On 2022-07-17 KiCad-nightly has been blessed with the ability to load bitmap images (and set transparency) directly into the PCB editor.
https://forum.kicad.info/t/post-v6-new-features-and-development-news/32633/58
This should make such reverse engineering jobs a lot more streamlined. Especially when reverse engineering the schematic and the PCB at the same time. The combination of ERC and DRC can be used as a continuous sanity check during the effort.
Note that projects made in KiCad-nightly can not be opened in older KiCad versions (such as the current stable version).
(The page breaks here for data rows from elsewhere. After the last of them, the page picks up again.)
== oak ==
Design processor, start of the top module:
module processor
(
	output reg w_en,
	output reg done,
	output reg [7:0] addr,
	output reg [31:0] data_out,
	input clk,
	input rst_n,
	input start,
	input [31:0] data_in
);
	parameter RESET = 3'd0;
	parameter READ_DATA = 3'd1;
	parameter READ_INSTRUCTON = 3'd2;
	parameter DELAY = 3'd3;
	parameter EXECUTE = 3'd4;
	parameter ADD = 3'd0;
	parameter SUB = 3'd1;
	parameter MUL = 3'd2;
	parameter TR = 3'd3;
	parameter DET = 3'd4;
	reg [2:0] cs,ns;
	reg [1:0] read_data_counter;
	reg [3:0] a11,a12,a21,a22,b11,b12,b21,b22;
	always@(posedge clk or negedge rst_n)begin
		if(~rst_n) cs <= RESET;
		else cs <= ns;
	end
	always@(*)begin
		case(cs)
			RESET : ns = (start & rst_n) ? READ_DATA : RESET;
			READ_DATA : ns = (read_data_counter == 2) ? READ_INSTRUCTON : READ_DATA;
			READ_INSTRUCTON : ns = DELAY;
			DELAY : ns = EXECUTE;
			EXECUTE : ns = RESET;
			default : ns = RESET;
		endcase
	end
	always@(posedge clk or negedge rst_n)begin
		if(~rst_n)begin
			done <= 0;
			w_en <= 0;
			addr <= 8'd255;
			data_out <= 0;
			read_data_counter <= 0;
			a11 <= 0;
			a12 <= 0;
			a21 <= 0; 
			a22 <= 0;
			b11 <= 0;
			b12 <= 0;
			b21 <= 0;
			b22 <= 0;	
		end
		else begin
			case(ns)
				RESET : begin
					done <= 0;
					w_en <= 0;
					addr <= 8'd255;
					data_out <= 0;
					read_data_counter <= 0;
					a11 <= 0;
					a12 <= 0;
					a21 <= 0; 
					a22 <= 0;
					b11 <= 0;
					b12 <= 0;
					b21 <= 0;
					b22 <= 0;
				end
				READ_DATA : begin
					done <= 0;
					w_en <= 0;
					addr <= 8'd255;
					data_out <= 0;
					read_data_counter <= read_data_counter + 1;
					a11 <= data_in[3:0];
					a12 <= data_in[7:4];
					a21 <= data_in[11:8]; 
					a22 <= data_in[15:12];
					b11 <= data_in[19:16];
					b12 <= data_in[23:20];
					b21 <= data_in[27:24];
					b22 <= data_in[31:28];
				end
				READ_INSTRUCTON : begin
					done <= 0;
					w_en <= 0;
					addr <= 0;
					data_out <= 0;
					read_data_counter <= 0;
					a11 <= a11;
					a12 <= a12;
					a21 <= a21; 
					a22 <= a22;
					b11 <= b11;
					b12 <= b12;
					b21 <= b21;
					b22 <= b22;
				end
				DELAY : begin
					done <= done;
					w_en <= w_en;
					addr <= addr;
					data_out <= 0;
  ...
clock: 4.88 ns
lec_check: 0
abc_area: 1
cap_margin: 20
core_margin: 2
core_utilization: 72
cts_cluster_diameter: 28
max_routing_layer: met4
place_density_lb_addon: 0.2
setup_slack_margin: 1.18
slew_margin: 20
run.sh (not shown) runs the stock make flow with config.mk's settings and CLKGATE_MAP_FILE=.
#### Input delta (pine over oak)
- a change of SETUP_SLACK_MARGIN from 1.18 to 1.33
- a deleted ABC_AREA that had been 1
- a deleted PLACE_DENSITY_LB_ADDON that had been 0.2
- a change of the clock period (ns, I/O delays scaled along) from 4.88 to 4.7
### Flow results
Changes observed in pine relative to oak: pin count of the biggest net entering global routing rose by 3; shortest clock period the worst path allows after layout rose by 0.20 ns.
Going from oak to pine, growth of design area from synthesis to finish went up.
To summarise pine: no stage aborted, but the layout did not pass its checks, failing on setup timing.
The launch point of the critical path comes out a11[3]$_DFFE_PN0P_ in one run and a21[1]$_DFFE_PN0P_ in the other, namely in pine and oak respectively.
It’s the intention of the KiCad project to release a stable version once a year, and this should then become part of KiCad V7 somewhere around January 2023.
Thank you so very much for mentioning this new feature!
I’ve long wanted to be able to load a scan of a circuit diagram from an old electronics magazine or photos of PDP-11 Flip Chips as a subdued background layer, and then be able to ‘overdraw’ the connections and place components.
Exactly as Jerry Walker shows here, using the ‘Reverse Engineering’ feature of a proprietary program called ‘Easy PC’ to produce a new Hazeltine terminal board:
https://www.youtube.com/watch?v=YeEP9vVMfx4
I had asked this before about how to do it in KiCad but as a newbie I found the explanation I got was too finicky for me to follow and I couldn’t get it to work.
So, looking forward to this reverse engineering type of feature in KiCad very very muchly!